===== src/rtl/drum_pkg.sv =====
// Shared types and constants for the drum grid feedback path.
// All datapath values are signed 1.17 fixed point.
package drum_pkg;

    typedef logic signed [17:0] fix17_t;

    localparam fix17_t RHO_INIT_C = 18'sd6553;
    localparam fix17_t RHO_MAX_C  = 18'sd62914;

    typedef enum logic [1:0] {
        IDLE,
        LOAD,
        RUN
    } fb_state_t;

endpackage


===== src/rtl/drum_grid_feedback_ctrl_if.sv =====
// Centre-sample stream from the feedback controller to the audio path.
interface drum_grid_feedback_ctrl_if;
    import drum_pkg::*;

    fix17_t sample_data;
    logic   sample_valid;
    logic   sample_ready;

    modport master (
        output sample_data,
        output sample_valid,
        input  sample_ready
    );

    modport slave (
        input  sample_data,
        input  sample_valid,
        output sample_ready
    );

endinterface


===== src/rtl/drum_sample_fifo.sv =====
// Sample FIFO between the feedback controller and the audio path.
// A push is taken when there is room or when the head leaves in the same cycle.
module drum_sample_fifo
    import drum_pkg::*;
#(
    parameter int DEPTH = 8
) (
    input  logic   clock,
    input  logic   reset,
    input  logic   clear,
    input  logic   push,
    input  fix17_t push_data,
    output fix17_t out_data,
    output logic   out_valid,
    input  logic   out_ready,
    output logic   full
);

    localparam int             PTR_W      = $clog2(DEPTH);
    localparam logic [PTR_W:0] FULL_COUNT = (PTR_W + 1)'(DEPTH);

    fix17_t           mem [DEPTH];
    logic [PTR_W-1:0] wr_ptr;
    logic [PTR_W-1:0] rd_ptr;
    logic [PTR_W:0]   count;
    logic             pop;
    logic             push_ok;

    assign out_valid = (count != '0);
    assign full      = (count == FULL_COUNT);
    assign pop       = out_valid && out_ready;
    assign push_ok   = push && (!full || pop);
    assign out_data  = out_valid ? mem[rd_ptr] : '0;

    always_ff @(posedge clock) begin
        if (push_ok) begin
            mem[wr_ptr] <= push_data;
        end
    end

    // Storage is left unreset; the empty-gated output keeps stale entries invisible.
    always_ff @(posedge clock or posedge reset) begin
        if (reset) begin
            wr_ptr <= '0;
            rd_ptr <= '0;
            count  <= '0;
        end else if (clear) begin
            wr_ptr <= '0;
            rd_ptr <= '0;
            count  <= '0;
        end else begin
            if (push_ok) begin
                wr_ptr <= wr_ptr + 1'b1;
            end
            if (pop) begin
                rd_ptr <= rd_ptr + 1'b1;
            end
            case ({push_ok, pop})
                2'b10:   count <= count + 1'b1;
                2'b01:   count <= count - 1'b1;
                default: count <= count;
            endcase
        end
    end

endmodule
<file path="config.mk">
export PLATFORM = sky130hd
export DESIGN_NAME = mult_arbiter
export DESIGN_NICKNAME = d
export VERILOG_FILES = /design/src/rtl/mult_arbiter.sv
export SDC_FILE = /design/constraint.sdc
export NUM_CORES = 1
export LEC_CHECK = 0
export BUFFER_PORTS_ARGS = -buffer_cell sky130_fd_sc_hd__buf_2
export CAP_MARGIN = 20
export CORE_MARGIN = 10
export CORE_UTILIZATION = 40
export CTS_CLUSTER_SIZE = 14
export DETAILED_ROUTE_END_ITERATION = 7
export PLACE_DENSITY_LB_ADDON = 0.05
export SYNTH_ARGS = -nofsm -noshare
export SYNTH_HDL_FRONTEND = slang
export SYNTH_SLANG_ARGS = --single-unit
</file>
<file path="constraint.sdc">
create_clock -name clock -period 1.8 [get_ports clock]
set_clock_uncertainty 0.1 [all_clocks]
set_input_delay 0.18 -clock clock [delete_from_list [all_inputs] [get_ports clock]]
set_output_delay 0.18 -clock clock [all_outputs]
set_load 0.01 [all_outputs]
</file>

────────────────

→ **ABOUT THIS TASK**
Return the lines from the line containing "export LEC_CHECK = 0" to the end of the entries above, exactly as they appear and with no other output.

→ **RESULT**
export LEC_CHECK = 0
export BUFFER_PORTS_ARGS = -buffer_cell sky130_fd_sc_hd__buf_2
export CAP_MARGIN = 20
export CORE_MARGIN = 10
export CORE_UTILIZATION = 40
export CTS_CLUSTER_SIZE = 14
export DETAILED_ROUTE_END_ITERATION = 7
export PLACE_DENSITY_LB_ADDON = 0.05
export SYNTH_ARGS = -nofsm -noshare
export SYNTH_HDL_FRONTEND = slang
export SYNTH_SLANG_ARGS = --single-unit
</file>
<file path="constraint.sdc">
create_clock -name clock -period 1.8 [get_ports clock]
set_clock_uncertainty 0.1 [all_clocks]
set_input_delay 0.18 -clock clock [delete_from_list [all_inputs] [get_ports clock]]
set_output_delay 0.18 -clock clock [all_outputs]
set_load 0.01 [all_outputs]
</file>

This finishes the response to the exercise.